─── RECORDS SUPPLIED ───

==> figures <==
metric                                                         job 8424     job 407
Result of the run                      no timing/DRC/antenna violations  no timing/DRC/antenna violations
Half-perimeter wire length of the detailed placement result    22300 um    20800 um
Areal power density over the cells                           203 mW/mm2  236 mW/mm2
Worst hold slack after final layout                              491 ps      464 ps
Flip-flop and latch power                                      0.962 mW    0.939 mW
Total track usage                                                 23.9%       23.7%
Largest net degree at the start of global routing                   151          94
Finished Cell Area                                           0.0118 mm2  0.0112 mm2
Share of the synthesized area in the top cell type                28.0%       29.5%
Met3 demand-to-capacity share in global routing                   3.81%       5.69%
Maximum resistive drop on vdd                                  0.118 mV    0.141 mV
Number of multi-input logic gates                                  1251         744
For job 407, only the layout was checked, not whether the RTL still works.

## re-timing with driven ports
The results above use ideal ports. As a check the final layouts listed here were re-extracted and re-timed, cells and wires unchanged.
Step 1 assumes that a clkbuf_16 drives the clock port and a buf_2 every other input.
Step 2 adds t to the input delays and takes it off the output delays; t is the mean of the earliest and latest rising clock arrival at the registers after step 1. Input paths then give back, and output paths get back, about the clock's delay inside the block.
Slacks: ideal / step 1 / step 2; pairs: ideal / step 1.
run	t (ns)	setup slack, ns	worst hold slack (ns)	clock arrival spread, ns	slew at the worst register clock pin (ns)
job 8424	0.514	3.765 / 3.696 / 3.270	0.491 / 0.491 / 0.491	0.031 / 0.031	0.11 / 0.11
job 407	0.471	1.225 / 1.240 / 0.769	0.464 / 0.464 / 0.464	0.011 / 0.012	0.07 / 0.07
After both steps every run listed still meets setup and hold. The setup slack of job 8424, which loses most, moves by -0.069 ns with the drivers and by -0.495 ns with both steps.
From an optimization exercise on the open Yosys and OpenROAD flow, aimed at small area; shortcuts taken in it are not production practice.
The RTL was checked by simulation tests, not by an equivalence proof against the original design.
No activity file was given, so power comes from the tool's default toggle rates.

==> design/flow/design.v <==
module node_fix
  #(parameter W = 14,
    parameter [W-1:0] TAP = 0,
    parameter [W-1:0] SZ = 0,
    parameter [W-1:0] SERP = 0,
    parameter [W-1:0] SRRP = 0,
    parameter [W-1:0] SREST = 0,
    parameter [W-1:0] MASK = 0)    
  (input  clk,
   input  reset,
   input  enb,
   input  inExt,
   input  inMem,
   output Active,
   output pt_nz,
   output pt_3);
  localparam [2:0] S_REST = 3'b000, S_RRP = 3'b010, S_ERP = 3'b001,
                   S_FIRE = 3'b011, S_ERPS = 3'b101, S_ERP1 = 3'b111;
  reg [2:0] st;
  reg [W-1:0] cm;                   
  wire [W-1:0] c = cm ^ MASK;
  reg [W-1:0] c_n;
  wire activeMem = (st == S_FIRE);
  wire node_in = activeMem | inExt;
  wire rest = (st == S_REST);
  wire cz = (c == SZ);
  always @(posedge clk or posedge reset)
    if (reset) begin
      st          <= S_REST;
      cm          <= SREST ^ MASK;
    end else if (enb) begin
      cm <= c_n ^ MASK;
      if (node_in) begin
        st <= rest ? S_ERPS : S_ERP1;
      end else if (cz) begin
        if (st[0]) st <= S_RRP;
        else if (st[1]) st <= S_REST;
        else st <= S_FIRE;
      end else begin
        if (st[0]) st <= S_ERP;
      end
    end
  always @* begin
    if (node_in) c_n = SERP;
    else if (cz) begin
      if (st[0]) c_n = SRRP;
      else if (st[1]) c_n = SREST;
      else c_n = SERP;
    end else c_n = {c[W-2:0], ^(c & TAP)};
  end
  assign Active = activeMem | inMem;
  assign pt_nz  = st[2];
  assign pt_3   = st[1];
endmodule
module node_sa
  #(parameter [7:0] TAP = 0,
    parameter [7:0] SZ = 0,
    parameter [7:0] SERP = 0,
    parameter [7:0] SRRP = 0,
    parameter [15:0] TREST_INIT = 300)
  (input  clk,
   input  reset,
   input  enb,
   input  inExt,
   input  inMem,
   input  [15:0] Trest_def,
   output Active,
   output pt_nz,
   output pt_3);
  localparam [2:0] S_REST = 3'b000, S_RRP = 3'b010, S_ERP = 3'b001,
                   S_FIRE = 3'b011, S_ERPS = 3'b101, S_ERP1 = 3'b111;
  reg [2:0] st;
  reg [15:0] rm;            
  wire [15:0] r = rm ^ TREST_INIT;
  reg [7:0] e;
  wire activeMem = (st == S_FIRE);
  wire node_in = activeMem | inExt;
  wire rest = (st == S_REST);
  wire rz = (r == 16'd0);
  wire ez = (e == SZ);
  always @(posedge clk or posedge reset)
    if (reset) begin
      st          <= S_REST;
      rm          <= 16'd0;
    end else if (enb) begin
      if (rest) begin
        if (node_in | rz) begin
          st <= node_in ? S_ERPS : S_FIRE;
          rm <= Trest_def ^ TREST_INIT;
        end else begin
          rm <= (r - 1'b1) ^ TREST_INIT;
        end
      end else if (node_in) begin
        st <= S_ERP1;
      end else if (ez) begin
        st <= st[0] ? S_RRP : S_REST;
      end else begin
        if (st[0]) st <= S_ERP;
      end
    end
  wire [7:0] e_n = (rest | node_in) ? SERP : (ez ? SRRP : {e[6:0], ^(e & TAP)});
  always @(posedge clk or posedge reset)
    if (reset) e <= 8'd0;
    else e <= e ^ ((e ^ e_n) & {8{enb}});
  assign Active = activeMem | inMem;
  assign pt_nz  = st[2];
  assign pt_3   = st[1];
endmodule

───

**DIRECTIONS FOR THIS TASK:**
Wherever the line holding "Total track usage" falls in the entries above, copy exactly from it through the line holding "The results above", inclusive, and add nothing.

**REPLY:**
Total track usage                                                 23.9%       23.7%
Largest net degree at the start of global routing                   151          94
Finished Cell Area                                           0.0118 mm2  0.0112 mm2
Share of the synthesized area in the top cell type                28.0%       29.5%
Met3 demand-to-capacity share in global routing                   3.81%       5.69%
Maximum resistive drop on vdd                                  0.118 mV    0.141 mV
Number of multi-input logic gates                                  1251         744
For job 407, only the layout was checked, not whether the RTL still works.

## re-timing with driven ports
The results above use ideal ports. As a check the final layouts listed here were re-extracted and re-timed, cells and wires unchanged.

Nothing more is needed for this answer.